枡野 それで、僕は男性と交際しようと思ったけど、あの……センチメンタル岡田くん【注】と違って挿入できなかったの。

加藤 は?

枡野 センチメンタル岡田くんっていうのはバイセクシャルのミュージシャンで、今日も会場に来てくれているだけど……。『Seaside Suicide』っていう新曲がリリースされたばかりで……。

加藤 大丈夫なんですか、そんなこと(性指向)を言っちゃって?

枡野 奥さんもそのことを知ってるから。それで彼が偉いなと思うのはちゃんと挿入もしたからで……。や、偉いとされてるの、ゲイ界では。挿入するほうが。

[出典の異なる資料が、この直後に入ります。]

`src/rtl/shifter_pkg.sv`:
```
// -----------------------------------------------------------------------------
// shifter_pkg
//   Shared definitions for the pipelined shifter:
//     - shift_op_e       : operation encodings (SLL/SRL/SRA/ROL/ROR)
//     - stage_payload_t  : per-stage payload carried between pipeline registers
//     - op_is_legal()    : reports whether an op code is implemented in this build
//
//   Optional feature macro: SHIFTER_ROTATE_EN (ROL/ROR legal when defined).
//
//   The payload struct is sized for the largest supported configuration
//   (WIDTH <= MAX_WIDTH, TAG_W <= MAX_TAG_W). Instances use the low bits and
//   keep the upper bits at zero.
// -----------------------------------------------------------------------------
package shifter_pkg;

    localparam int MAX_WIDTH   = 128;
    localparam int MAX_SHAMT_W = 7;
    localparam int MAX_TAG_W   = 16;

    typedef enum logic [2:0] {
        OP_SLL = 3'b000,
        OP_SRL = 3'b001,
        OP_SRA = 3'b010,
        OP_ROL = 3'b011,
        OP_ROR = 3'b100
    } shift_op_e;

    typedef struct packed {
        logic [MAX_WIDTH-1:0]   data;
        logic [MAX_SHAMT_W-1:0] shamt;    // full shift amount, each stage reads its own bit
        logic [2:0]             op;
        logic                   fill;     // sign of the original operand, captured at entry
        logic [MAX_TAG_W-1:0]   tag;
        logic                   illegal;
    } stage_payload_t;

    function automatic logic op_is_legal(input logic [2:0] op);
        logic ok;
        ok = 1'b0;
        case (op)
            OP_SLL, OP_SRL, OP_SRA: ok = 1'b1;
`ifdef SHIFTER_ROTATE_EN
            OP_ROL, OP_ROR:         ok = 1'b1;
`endif
            default:                ok = 1'b0;
        endcase
        return ok;
    endfunction

endpackage

```
`src/rtl/shift_stage.sv`:
```
// -----------------------------------------------------------------------------
// shift_stage
//   Combinational single-distance shifter stage. When en is set the payload
//   data is shifted by DIST in the direction implied by op; otherwise it passes
//   through. All other payload fields are forwarded unchanged.
//
//   Parameters: WIDTH (operand width), DIST (shift distance of this stage)
//   Ports:
//     pin  : incoming payload
//     en   : this stage's shift-amount bit
//     pout : outgoing payload
//
//   Optional feature macro: SHIFTER_ROTATE_EN (wrap-around bits for ROL/ROR).
// -----------------------------------------------------------------------------
module shift_stage
    import shifter_pkg::*;
#(
    parameter int WIDTH = 32,
    parameter int DIST  = 16
) (
    input  stage_payload_t pin,
    input  logic           en,
    output stage_payload_t pout
);

    logic [WIDTH-1:0] d;
    logic [WIDTH-1:0] l_src;   // candidate bit for a left move
    logic [WIDTH-1:0] r_src;   // candidate bit for a right move
    logic [WIDTH-1:0] res;
    logic             is_left;
    logic             fill_bit;

    assign d        = pin.data[WIDTH-1:0];
    // Only SRA fills with the sign; SRL and illegal ops fill with zero.
    assign fill_bit = (pin.op == OP_SRA) && pin.fill;

`ifdef SHIFTER_ROTATE_EN
    logic rot;
    assign is_left = (pin.op == OP_SLL) || (pin.op == OP_ROL);
    assign rot     = (pin.op == OP_ROL) || (pin.op == OP_ROR);
`else
    assign is_left = (pin.op == OP_SLL);
`endif

    for (genvar i = 0; i < WIDTH; i++) begin : g_bit
        if (i >= DIST) begin : g_l_in
            assign l_src[i] = d[i-DIST];
        end else begin : g_l_edge
`ifdef SHIFTER_ROTATE_EN
            assign l_src[i] = rot ? d[i+WIDTH-DIST] : 1'b0;
`else
            assign l_src[i] = 1'b0;
`endif
        end

        if (i + DIST < WIDTH) begin : g_r_in
            assign r_src[i] = d[i+DIST];
        end else begin : g_r_edge
`ifdef SHIFTER_ROTATE_EN
            assign r_src[i] = rot ? d[i+DIST-WIDTH] : fill_bit;
`else
            assign r_src[i] = fill_bit;
`endif
        end

        // mux2 pair: direction select, then shift/pass select
        assign res[i] = en ? (is_left ? l_src[i] : r_src[i]) : d[i];
    end

    always_comb begin
        pout                  = pin;
        pout.data[WIDTH-1:0]  = res;
    end

endmodule

```
`src/rtl/pipelined_shifter.sv`:
```
// -----------------------------------------------------------------------------
// pipelined_shifter
//   WIDTH-bit shifter split into log2(WIDTH) registered stages. Stage j shifts
//   by WIDTH>>(j+1) when shamt bit N-1-j is set. A sideband tag rides along.
//   Valid/ready on both sides with a single global stall: every stage register
//   loads only when the output slot is free or being consumed.
//
//   Parameters: WIDTH (8..128, power of two), TAG_W (1..MAX_TAG_W)
//   Ports:
//     clk, rst_n                      clock, async active-low reset
//     flush                           drop all in-flight operations
//     in_valid/in_ready               input handshake
//     in_data, in_shamt, in_op, in_tag operation
//     out_valid/out_ready             output handshake
//     out_data, out_tag, out_illegal  result (out_data=0 for illegal ops)
//
//   Optional feature macro: SHIFTER_ROTATE_EN (adds ROL/ROR).
// -----------------------------------------------------------------------------
module pipelined_shifter
    import shifter_pkg::*;
#(
    parameter int WIDTH = 32,
    parameter int TAG_W = 5
) (
    input  logic                     clk,
    input  logic                     rst_n,
    input  logic                     flush,
    input  logic                     in_valid,
    output logic                     in_ready,
    input  logic [WIDTH-1:0]         in_data,
    input  logic [$clog2(WIDTH)-1:0] in_shamt,
    input  logic [2:0]               in_op,
    input  logic [TAG_W-1:0]         in_tag,
    output logic                     out_valid,
    input  logic                     out_ready,
    output logic [WIDTH-1:0]         out_data,
    output logic [TAG_W-1:0]         out_tag,
    output logic                     out_illegal
);

    localparam int N = $clog2(WIDTH);

    logic           advance;
    logic           accept;
    logic [N:1]     vld_pipe;      // vld_pipe[j+1] qualifies stage_q[j]
    stage_payload_t entry;
    stage_payload_t stage_in [N];
    stage_payload_t stage_d  [N];
    stage_payload_t stage_q  [N];

    assign advance  = !vld_pipe[N] || out_ready;
    // An op offered alongside flush would otherwise slip in after the clear.
    assign in_ready = advance && !flush;
    assign accept   = in_valid && in_ready;

    // Illegal ops enter with zero data and a zero fill source path, so every
    // stage keeps them at zero and the result needs no output mux.
    always_comb begin
        entry                   = '0;
        entry.data[WIDTH-1:0]   = op_is_legal(in_op) ? in_data : '0;
        entry.shamt[N-1:0]      = in_shamt;
        entry.op                = in_op;
        entry.fill              = in_data[WIDTH-1];
        entry.tag[TAG_W-1:0]    = in_tag;
        entry.illegal           = !op_is_legal(in_op);
    end

    for (genvar j = 0; j < N; j++) begin : g_stage
        if (j == 0) begin : g_first
            assign stage_in[j] = entry;
        end else begin : g_next
            assign stage_in[j] = stage_q[j-1];
        end

        shift_stage #(
            .WIDTH (WIDTH),
            .DIST  (WIDTH >> (j + 1))
        ) u_stage (
            .pin  (stage_in[j]),
            .en   (stage_in[j].shamt[N-1-j]),
            .pout (stage_d[j])
        );
    end

    always_ff @(posedge clk or negedge rst_n) begin
        if (!rst_n) begin
            vld_pipe <= '0;
            for (int j = 0; j < N; j++) stage_q[j] <= '0;
        end else begin
            // flush wins over stall
            if (flush)        vld_pipe <= '0;
            else if (advance) vld_pipe <= {vld_pipe[N-1:1], accept};

            // bubbles load too; their data is never observed as valid
            if (advance) begin
                for (int j = 0; j < N; j++) stage_q[j] <= stage_d[j];
            end
        end
    end

    assign out_valid   = vld_pipe[N];
    assign out_data    = stage_q[N-1].data[WIDTH-1:0];
    assign out_tag     = stage_q[N-1].tag[TAG_W-1:0];
    assign out_illegal = stage_q[N-1].illegal;

    // Shamt/op/fill and the upper pad bits of the last stage have no consumer.
    logic unused_tail;
    assign unused_tail = ^stage_q[N-1];

endmodule
```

加藤 それもよくわかんないんですね。ゲイでバイアグラ飲んでる方は多いんですか?

枡野 そうそう、飲んでる。イケメンのゲイ友達がいて、彼は僕と年齢が近いけどバイアグラ飲んで新しい子と出会おうとしてるし……。だからゲイの世界で僕が知ったのは、ゲイの人って男らしいってことなのね。マッチョなの。でも僕はそういう意味では、そこまでハードなことができなかったから、バイアグラは……。あとバイアグラってみなさんけっこう誤解してるけど媚薬じゃないから。血流的に性器が勃つだけだから。あんまりそれで気持ち的になんかなるわけじゃないから、すごい虚しいのね。

加藤 うんうん。なるほど。

枡野 バイアグラの虚しさについてもっと語り合いたいんだけどね、男性と。

加藤 それは……私は無理です(笑)。

構成担当F 加藤千恵さんはやっぱり、バイアグラを飲みたがる中年~初老の男の気持ちは不思議ですか?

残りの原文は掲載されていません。